Ayşenur Elmacı'nın "Her yeni güne felaketlerle uyanmak zorunda mıyız?" başlıklı köşe yazısı
Bu ülkede neredeyse her sabah aynı duyguyla uyanıyoruz: “Acaba bugün neler oldu?”
Gözümüzü açtığımız anda elimize aldığımız telefon ya da kumandanın bize sunduğu ilk şey bir umut ışığı değil; aksine, darp haberleri, saldırılar, hırsızlıklar, trafik kazaları, vurgunlar, iş cinayetleri, intiharlar ve daha nice acı tablonun bir yenisi oluyor. Sanki biri ‘felaket listesi’ hazırlıyor ve biz de her sabah zorunlu bir izleyiciymişiz gibi önümüze koyuyor.
İşin en yürek acıtan yanıysa, bu haberlerin artık olağan karşılanması, günlük hayatın akışı içinde sıradanlaşması, oysa bu ülkede sıradanlaşması gereken şey, huzurla uyanmak; güvenle yürümek; sokaklarda, yollarda, evlerimizde kendimizi güvende hissetmek olmalıydı. Ne yazık ki yıllardır bunu başaramıyoruz.
Peki, bu durum sizce de ciddi değil mi?
Ülkenin yönetiminde söz sahibi olanlar, bu tabloyu görmüyor mu, duyduğu her çığlığı en az bizim kadar hissetmiyor mu? Hissediyorlarsa, neden hala aynı acılarla uyanıyoruz? Neden hala ülkenin dört bir yanında insanlar korkuyla yaşıyor?
Bugün sokakta yürürken tedirginiz.
Yanımızdan hızla geçen biri bile artık şüphe uyandırmaya yetiyor.
Aracımızla seyir halindeyken bile gökyüzünden “yorgun mermi” inme ihtimalini düşünüyoruz. Bu bile tek başına, içinde yaşadığımız ülkenin ne kadar büyük bir tehlike sarmalı içinde olduğunu gösteriyor.
Daha geçtiğimiz pazartesi günü Adapazarı yolunda yaşanan olay bunun en yakın örneği. Seyir halindeki bir aracın üzerine nereden geldiği belli olmayan bir mermi isabet etti.
Düşünebiliyor musunuz?
Sadece yolunda giden bir vatandaş…
Sadece hayatına devam etmeye çalışan biri…
Ve bir mermi
Bu kadar basit, bu kadar acı, bu kadar kabul edilemez.
İnsan hayatı bu kadar ucuz olmamalıdır.
Bu ülkede her bireyin yaşam hakkı, huzur hakkı, güvenlik hakkı vardır. Ve bu haklar, yönetenlerin en temel sorumluluklarından biridir.
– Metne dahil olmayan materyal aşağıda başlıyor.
**config.mk**
```make
export PLATFORM = sky130hd
export DESIGN_NAME = character_lcd_cursor_writer_unit
export DESIGN_NICKNAME = d
export VERILOG_FILES = /design/src/rtl/lcdw_pkg.sv /design/src/rtl/character_lcd_cursor_writer_unit.sv /design/src/rtl/lcdw_front.sv /design/src/rtl/lcdw_queue.sv /design/src/rtl/lcdw_back.sv
export SDC_FILE = /design/constraint.sdc
export NUM_CORES = 1
export LEC_CHECK = 0
export BUFFER_PORTS_ARGS = -buffer_cell sky130_fd_sc_hd__buf_2
export CAP_MARGIN = 20
export CORE_MARGIN = 4
export CORE_UTILIZATION = 40
export CTS_CLUSTER_DIAMETER = 150
export DETAILED_ROUTE_END_ITERATION = 6
export HOLD_SLACK_MARGIN = 0.08
export PLACE_DENSITY = 0.67
export SYNTH_ARGS = -nofsm -noshare
export SYNTH_HDL_FRONTEND = slang
export SYNTH_SLANG_ARGS = --single-unit
```
**constraint.sdc**
```tcl
create_clock -name clk -period 3.3 [get_ports clk]
set_clock_uncertainty 0.15 [all_clocks]
set_input_delay 0.165 -clock clk [delete_from_list [all_inputs] [get_ports clk]]
set_output_delay 0.165 -clock clk [all_outputs]
set_load 0.05 [all_outputs]
```
==> src/pttt_pkg.sv <==
package pttt_pkg;

    localparam int SLOTS      = 16;
    localparam int SLOT_W     = 4;
    localparam int TICK_W     = 32;
    localparam int RUNS_W     = 16;
    localparam int REQ_W      = 4;
    localparam int ST_W       = 2;
    localparam int IN_TDATA_W = 128;
    localparam int OUT_TDATA_W = 48;

    localparam logic [RUNS_W-1:0] RUNS_FOREVER = '1;
    localparam logic [RUNS_W-1:0] RUNS_MAX     = 16'h7FFF;

    localparam logic [REQ_W-1:0] REQ_SERVICE   = 4'd0;
    localparam logic [REQ_W-1:0] REQ_CREATE    = 4'd1;
    localparam logic [REQ_W-1:0] REQ_ALTER     = 4'd2;
    localparam logic [REQ_W-1:0] REQ_PERIOD    = 4'd3;
    localparam logic [REQ_W-1:0] REQ_RUNS      = 4'd4;
    localparam logic [REQ_W-1:0] REQ_AUTOCLEAR = 4'd5;
    localparam logic [REQ_W-1:0] REQ_ENABLE    = 4'd6;
    localparam logic [REQ_W-1:0] REQ_DISABLE   = 4'd7;
    localparam logic [REQ_W-1:0] REQ_DELAY     = 4'd8;
    localparam logic [REQ_W-1:0] REQ_FIRE      = 4'd9;
    localparam logic [REQ_W-1:0] REQ_REMOVE    = 4'd10;
    localparam logic [REQ_W-1:0] REQ_QUERY     = 4'd11;
    localparam logic [REQ_W-1:0] REQ_RESTART   = 4'd12;

    localparam logic [ST_W-1:0] ST_OK   = 2'd0;
    localparam logic [ST_W-1:0] ST_BAD  = 2'd1;
    localparam logic [ST_W-1:0] ST_FULL = 2'd2;

    typedef enum logic [2:0] {
        S_IDLE,
        S_CMD,
        S_COUNT,
        S_REPORT,
        S_EMIT,
        S_WAIT
    } t_state;

    typedef struct packed {
        logic load;
        logic do_cmd;
        logic count;
        logic report;
        logic clr_idx;
        logic step_idx;
        logic emit_none;
    } t_cmd;

    typedef struct packed {
        logic is_service;
        logic zero_ticks;
        logic idx_last;
        logic hit;
        logic any_fired;
    } t_stat;

    typedef struct packed {
        logic [SLOT_W-1:0] slot;
        logic [ST_W-1:0]   status;
        logic              fired;
        logic              en;
        logic              again;
        logic [31:0]       lagged;
        logic              last;
    } t_res;

    function automatic logic has_runs(input logic [RUNS_W-1:0] r);
        return (r == RUNS_FOREVER) || (r != '0 && r <= RUNS_MAX);
    endfunction

endpackage
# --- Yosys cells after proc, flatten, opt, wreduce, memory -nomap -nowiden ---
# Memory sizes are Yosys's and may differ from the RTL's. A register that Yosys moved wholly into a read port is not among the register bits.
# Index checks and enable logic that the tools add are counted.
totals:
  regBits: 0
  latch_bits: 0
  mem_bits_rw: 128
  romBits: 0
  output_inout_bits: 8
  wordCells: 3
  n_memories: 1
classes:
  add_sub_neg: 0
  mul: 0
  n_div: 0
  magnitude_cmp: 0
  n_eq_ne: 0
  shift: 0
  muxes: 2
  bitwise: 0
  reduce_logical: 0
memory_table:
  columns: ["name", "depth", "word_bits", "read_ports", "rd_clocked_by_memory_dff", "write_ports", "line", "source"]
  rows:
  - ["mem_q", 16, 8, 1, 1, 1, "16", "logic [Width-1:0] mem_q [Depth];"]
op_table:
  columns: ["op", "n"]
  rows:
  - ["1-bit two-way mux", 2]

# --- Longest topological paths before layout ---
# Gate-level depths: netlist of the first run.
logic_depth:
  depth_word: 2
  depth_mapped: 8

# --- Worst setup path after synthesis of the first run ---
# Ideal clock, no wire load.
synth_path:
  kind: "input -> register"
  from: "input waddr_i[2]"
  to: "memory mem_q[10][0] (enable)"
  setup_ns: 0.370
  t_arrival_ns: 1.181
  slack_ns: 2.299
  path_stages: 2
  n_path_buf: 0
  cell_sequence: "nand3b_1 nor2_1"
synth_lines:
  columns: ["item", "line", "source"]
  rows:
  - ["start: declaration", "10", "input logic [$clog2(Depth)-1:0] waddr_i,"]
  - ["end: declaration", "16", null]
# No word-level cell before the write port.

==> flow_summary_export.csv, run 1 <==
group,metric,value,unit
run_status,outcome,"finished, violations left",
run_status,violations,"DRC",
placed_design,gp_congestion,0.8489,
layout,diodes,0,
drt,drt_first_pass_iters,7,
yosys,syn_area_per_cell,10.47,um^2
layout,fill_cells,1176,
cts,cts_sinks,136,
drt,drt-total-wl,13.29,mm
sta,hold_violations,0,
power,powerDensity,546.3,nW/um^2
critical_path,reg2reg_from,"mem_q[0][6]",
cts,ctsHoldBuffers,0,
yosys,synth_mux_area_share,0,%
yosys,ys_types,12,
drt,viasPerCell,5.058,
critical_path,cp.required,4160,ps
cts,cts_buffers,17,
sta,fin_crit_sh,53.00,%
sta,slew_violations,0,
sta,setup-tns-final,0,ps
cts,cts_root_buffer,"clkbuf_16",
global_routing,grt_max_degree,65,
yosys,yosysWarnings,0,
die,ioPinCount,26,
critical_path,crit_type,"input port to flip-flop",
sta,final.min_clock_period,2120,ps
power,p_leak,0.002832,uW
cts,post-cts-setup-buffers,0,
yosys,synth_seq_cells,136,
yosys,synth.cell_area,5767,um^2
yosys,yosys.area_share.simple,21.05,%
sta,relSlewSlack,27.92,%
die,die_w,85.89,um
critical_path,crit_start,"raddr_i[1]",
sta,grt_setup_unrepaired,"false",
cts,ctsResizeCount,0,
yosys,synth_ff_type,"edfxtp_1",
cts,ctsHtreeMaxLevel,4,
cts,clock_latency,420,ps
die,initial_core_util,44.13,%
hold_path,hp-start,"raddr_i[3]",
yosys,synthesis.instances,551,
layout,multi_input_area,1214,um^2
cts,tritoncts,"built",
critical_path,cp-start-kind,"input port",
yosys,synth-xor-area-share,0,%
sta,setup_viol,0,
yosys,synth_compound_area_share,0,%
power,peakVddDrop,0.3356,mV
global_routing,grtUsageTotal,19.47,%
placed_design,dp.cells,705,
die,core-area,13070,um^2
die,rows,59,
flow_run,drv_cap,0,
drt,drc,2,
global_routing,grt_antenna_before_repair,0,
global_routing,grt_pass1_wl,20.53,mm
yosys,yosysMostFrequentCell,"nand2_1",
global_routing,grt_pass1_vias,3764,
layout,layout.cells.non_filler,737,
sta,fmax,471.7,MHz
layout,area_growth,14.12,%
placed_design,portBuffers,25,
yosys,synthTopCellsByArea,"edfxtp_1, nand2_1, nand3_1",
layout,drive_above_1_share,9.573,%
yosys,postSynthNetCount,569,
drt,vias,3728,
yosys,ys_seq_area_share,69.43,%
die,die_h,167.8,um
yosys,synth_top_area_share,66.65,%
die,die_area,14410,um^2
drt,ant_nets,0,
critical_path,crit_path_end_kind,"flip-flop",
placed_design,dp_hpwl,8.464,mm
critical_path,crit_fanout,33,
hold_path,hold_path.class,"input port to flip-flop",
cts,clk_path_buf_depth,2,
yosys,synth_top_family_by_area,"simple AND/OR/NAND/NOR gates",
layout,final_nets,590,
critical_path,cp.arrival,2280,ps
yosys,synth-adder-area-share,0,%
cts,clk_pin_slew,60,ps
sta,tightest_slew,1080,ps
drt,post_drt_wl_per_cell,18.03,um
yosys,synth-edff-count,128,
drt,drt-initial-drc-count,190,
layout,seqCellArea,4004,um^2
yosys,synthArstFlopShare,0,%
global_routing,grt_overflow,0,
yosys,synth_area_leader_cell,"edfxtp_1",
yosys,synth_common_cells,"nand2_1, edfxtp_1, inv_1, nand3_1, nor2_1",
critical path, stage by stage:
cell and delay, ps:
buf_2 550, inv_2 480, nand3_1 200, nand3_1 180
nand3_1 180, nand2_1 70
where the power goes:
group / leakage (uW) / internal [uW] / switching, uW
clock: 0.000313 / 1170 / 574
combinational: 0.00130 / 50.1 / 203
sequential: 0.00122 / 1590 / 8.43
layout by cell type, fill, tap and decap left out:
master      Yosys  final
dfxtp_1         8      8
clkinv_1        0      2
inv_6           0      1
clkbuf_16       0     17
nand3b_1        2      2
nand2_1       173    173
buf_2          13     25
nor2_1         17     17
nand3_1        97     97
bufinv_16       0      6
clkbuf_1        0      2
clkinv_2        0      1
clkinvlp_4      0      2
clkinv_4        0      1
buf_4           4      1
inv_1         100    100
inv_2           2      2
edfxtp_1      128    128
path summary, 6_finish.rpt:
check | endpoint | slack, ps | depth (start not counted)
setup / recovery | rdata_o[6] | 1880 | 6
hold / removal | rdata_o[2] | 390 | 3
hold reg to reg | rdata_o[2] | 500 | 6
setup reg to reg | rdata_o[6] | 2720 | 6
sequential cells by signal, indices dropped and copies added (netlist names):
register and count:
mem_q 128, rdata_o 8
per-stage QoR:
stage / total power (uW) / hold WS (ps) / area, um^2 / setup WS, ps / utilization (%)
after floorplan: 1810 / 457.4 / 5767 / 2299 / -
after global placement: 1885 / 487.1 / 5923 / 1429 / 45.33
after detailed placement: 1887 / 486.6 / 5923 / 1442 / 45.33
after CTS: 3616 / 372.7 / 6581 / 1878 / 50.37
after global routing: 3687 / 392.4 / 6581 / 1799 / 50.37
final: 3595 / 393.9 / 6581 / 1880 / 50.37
<file path="config.mk">
export PLATFORM = sky130hd
export DESIGN_NAME = mvm_ctrl
export DESIGN_NICKNAME = d
export VERILOG_FILES = /design/src/hdl/mvm_pkg.sv /design/src/hdl/mvm_ctrl.sv
export SDC_FILE = /design/constraint.sdc
export NUM_CORES = 1
export LEC_CHECK = 0
export BUFFER_PORTS_ARGS = -buffer_cell sky130_fd_sc_hd__buf_2
export CAP_MARGIN = 10
export CELL_PAD_IN_SITES_DETAIL_PLACEMENT = 1
export CELL_PAD_IN_SITES_GLOBAL_PLACEMENT = 1
export CORE_AREA = 3 3 40 42
export CTS_BUF_LIST = sky130_fd_sc_hd__clkbuf_2 sky130_fd_sc_hd__clkbuf_4 sky130_fd_sc_hd__clkbuf_8
export DETAILED_ROUTE_END_ITERATION = 10
export DIE_AREA = 0 0 43 45
export PLACE_DENSITY = 0.47
export SLEW_MARGIN = 0
export SYNTH_ARGS = -nofsm -noshare
export SYNTH_HDL_FRONTEND = slang
export SYNTH_SLANG_ARGS = --single-unit
export TNS_END_PERCENT = 5
</file>
<file path="constraint.sdc">
create_clock -name aclk -period 1.6 [get_ports aclk]
set_input_delay 0.16 -clock aclk [delete_from_list [all_inputs] [get_ports aclk]]
set_output_delay 0.16 -clock aclk [all_outputs]
set_load 0.005 [all_outputs]
</file>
Artık ciddi, planlı, uzun soluklu bir çalışma yapılmalıdır.
Günü kurtarmak için değil, geleceği güvence altına almak için.
Halkı oyalamak için değil, halkın yaralarını gerçekten sarmak için.
Sadece konuşmak için değil, harekete geçmek için…
Biz bu ülkede her sabah “Bugün hangi felaket olmuş?” diye uyanmak zorunda değiliz.
Biz bu kaderi hak etmiyoruz.
Biz bu korkuyu da hak etmiyoruz.
Hepimizin hakkı, gözümüzü açtığımız güne huzurla başlayabilmek. Ekranlara bakarken yüreğimiz sıkışmadan haber okuyabilmek.
Sokakta yürürken tedirgin olmamak
Evimizden çıkarken “Acaba?” dememek…
Bu toplumun bütün fertleri, daha güvenli, daha huzurlu, daha yaşanabilir bir ülkeyi hak ediyor.
Ve bu dünyayı bize borçlu olanlar da var: Yönetenler, karar vericiler, yetkililer…
Artık birileri çıkıp bu gidişata “dur” demeli.
Yoksa biz her sabah aynı soruyla uyanmaya devam edeceğiz:
“Bugün ülkemde hangi felaket yaşandı?”